(Activity):
As the answer, set down the lines below from the one containing "export CTS_BUF_LIST = sky130_fd_sc_hd__clkbuf_4" through the one containing "set_clock_uncertainty 0.05 [all_clocks]", exactly and inclusively, and no others.
= Beginning of Section =
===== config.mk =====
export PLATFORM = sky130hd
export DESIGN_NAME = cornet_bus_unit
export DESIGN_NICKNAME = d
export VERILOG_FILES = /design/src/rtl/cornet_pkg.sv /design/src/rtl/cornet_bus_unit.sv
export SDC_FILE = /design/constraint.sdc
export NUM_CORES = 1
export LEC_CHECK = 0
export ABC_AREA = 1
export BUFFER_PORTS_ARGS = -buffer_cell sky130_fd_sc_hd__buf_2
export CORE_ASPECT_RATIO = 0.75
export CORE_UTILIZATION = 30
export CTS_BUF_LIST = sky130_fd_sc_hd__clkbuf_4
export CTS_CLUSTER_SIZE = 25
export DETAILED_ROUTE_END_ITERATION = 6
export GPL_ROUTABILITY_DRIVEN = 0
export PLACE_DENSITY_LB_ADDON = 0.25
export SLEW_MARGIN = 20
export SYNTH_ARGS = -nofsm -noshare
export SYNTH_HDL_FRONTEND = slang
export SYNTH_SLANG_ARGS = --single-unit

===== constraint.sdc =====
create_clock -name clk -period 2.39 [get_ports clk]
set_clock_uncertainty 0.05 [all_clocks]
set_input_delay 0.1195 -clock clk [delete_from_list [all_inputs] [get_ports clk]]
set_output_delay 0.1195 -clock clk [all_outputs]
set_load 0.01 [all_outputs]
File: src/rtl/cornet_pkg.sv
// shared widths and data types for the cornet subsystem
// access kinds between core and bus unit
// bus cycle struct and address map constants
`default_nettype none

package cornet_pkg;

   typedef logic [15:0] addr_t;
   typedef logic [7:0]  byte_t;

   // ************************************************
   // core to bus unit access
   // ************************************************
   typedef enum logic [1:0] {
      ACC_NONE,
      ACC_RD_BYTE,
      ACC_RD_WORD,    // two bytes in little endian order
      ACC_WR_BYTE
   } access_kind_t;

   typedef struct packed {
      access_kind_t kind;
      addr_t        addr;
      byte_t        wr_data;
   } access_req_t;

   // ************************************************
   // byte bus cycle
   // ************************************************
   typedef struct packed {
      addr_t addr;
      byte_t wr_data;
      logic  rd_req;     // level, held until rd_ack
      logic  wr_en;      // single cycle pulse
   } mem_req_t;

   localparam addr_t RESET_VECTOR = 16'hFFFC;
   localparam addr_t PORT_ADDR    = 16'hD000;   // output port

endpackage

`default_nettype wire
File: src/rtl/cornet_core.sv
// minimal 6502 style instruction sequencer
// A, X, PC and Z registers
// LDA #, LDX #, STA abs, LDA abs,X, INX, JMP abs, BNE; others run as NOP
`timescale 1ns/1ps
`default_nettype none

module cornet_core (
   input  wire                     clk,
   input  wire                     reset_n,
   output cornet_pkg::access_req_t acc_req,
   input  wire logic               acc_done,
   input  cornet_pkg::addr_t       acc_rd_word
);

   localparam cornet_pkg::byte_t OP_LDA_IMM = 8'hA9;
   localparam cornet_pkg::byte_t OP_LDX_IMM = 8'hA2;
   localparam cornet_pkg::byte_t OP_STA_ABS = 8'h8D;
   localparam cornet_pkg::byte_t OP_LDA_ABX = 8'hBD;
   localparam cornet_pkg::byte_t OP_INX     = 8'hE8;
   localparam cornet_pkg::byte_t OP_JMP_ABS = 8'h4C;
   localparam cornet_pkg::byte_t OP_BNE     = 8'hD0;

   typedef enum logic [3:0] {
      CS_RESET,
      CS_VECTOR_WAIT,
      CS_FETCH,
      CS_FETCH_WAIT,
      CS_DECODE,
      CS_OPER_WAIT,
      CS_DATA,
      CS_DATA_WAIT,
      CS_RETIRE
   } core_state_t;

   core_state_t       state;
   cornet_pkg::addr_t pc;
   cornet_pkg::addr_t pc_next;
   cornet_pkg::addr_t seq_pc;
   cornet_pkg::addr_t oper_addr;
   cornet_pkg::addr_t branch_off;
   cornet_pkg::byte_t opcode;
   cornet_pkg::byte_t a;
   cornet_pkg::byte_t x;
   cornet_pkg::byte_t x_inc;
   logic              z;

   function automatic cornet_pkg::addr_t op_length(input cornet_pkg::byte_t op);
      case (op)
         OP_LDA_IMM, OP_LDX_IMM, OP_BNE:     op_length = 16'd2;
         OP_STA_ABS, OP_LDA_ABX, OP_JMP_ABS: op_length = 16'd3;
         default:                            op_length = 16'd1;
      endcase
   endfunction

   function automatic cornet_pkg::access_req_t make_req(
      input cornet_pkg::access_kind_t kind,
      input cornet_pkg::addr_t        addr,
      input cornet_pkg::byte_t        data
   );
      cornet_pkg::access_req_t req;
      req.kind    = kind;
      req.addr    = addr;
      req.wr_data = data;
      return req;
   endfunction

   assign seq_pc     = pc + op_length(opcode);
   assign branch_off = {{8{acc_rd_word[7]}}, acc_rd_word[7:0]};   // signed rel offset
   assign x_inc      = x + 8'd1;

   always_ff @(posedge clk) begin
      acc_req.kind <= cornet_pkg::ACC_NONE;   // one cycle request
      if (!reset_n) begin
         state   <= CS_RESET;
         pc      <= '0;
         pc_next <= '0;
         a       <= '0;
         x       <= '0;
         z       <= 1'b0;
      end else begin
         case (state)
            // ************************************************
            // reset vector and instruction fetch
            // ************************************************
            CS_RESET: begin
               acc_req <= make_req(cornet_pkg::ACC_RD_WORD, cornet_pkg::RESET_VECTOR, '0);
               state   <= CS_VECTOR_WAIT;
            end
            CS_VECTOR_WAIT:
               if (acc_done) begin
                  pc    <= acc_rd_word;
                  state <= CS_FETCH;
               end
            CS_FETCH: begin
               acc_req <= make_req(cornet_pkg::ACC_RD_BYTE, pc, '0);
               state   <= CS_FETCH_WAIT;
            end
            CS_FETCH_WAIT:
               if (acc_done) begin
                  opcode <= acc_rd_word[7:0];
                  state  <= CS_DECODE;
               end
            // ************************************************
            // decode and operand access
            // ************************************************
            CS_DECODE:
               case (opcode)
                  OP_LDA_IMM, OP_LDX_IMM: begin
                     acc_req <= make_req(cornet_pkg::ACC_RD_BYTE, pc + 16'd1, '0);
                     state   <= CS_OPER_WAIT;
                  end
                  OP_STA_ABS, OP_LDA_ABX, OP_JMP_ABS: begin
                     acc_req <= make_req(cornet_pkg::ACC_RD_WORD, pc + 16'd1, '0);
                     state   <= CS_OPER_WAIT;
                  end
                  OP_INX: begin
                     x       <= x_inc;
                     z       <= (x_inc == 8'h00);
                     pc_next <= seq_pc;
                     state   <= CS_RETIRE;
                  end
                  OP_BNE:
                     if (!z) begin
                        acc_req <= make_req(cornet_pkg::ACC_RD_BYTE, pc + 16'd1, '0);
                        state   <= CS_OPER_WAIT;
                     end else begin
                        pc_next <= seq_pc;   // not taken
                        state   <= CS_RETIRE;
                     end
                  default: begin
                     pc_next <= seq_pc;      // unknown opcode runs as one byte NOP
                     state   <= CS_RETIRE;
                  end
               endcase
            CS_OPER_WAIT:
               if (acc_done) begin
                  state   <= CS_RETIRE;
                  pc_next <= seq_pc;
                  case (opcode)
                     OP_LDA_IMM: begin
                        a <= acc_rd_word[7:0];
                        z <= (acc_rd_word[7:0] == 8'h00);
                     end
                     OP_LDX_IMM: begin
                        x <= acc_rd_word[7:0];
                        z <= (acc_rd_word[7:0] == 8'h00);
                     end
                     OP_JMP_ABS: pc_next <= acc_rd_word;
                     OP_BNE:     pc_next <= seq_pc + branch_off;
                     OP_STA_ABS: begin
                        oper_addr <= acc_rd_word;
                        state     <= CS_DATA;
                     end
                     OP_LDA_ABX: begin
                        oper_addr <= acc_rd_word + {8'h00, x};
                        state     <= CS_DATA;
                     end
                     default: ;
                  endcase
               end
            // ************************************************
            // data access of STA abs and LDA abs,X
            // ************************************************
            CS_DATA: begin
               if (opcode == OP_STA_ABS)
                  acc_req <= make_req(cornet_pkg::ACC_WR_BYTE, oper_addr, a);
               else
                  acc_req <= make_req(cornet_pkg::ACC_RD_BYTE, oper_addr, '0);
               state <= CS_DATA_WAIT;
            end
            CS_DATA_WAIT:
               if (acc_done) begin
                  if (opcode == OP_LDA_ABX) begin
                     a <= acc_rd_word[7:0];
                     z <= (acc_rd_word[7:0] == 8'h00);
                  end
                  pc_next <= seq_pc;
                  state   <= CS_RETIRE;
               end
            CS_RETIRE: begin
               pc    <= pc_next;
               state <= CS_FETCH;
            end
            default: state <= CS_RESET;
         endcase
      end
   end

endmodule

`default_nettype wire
= End of Section =
(Task answer):
export CTS_BUF_LIST = sky130_fd_sc_hd__clkbuf_4
export CTS_CLUSTER_SIZE = 25
export DETAILED_ROUTE_END_ITERATION = 6
export GPL_ROUTABILITY_DRIVEN = 0
export PLACE_DENSITY_LB_ADDON = 0.25
export SLEW_MARGIN = 20
export SYNTH_ARGS = -nofsm -noshare
export SYNTH_HDL_FRONTEND = slang
export SYNTH_SLANG_ARGS = --single-unit

===== constraint.sdc =====
create_clock -name clk -period 2.39 [get_ports clk]
set_clock_uncertainty 0.05 [all_clocks]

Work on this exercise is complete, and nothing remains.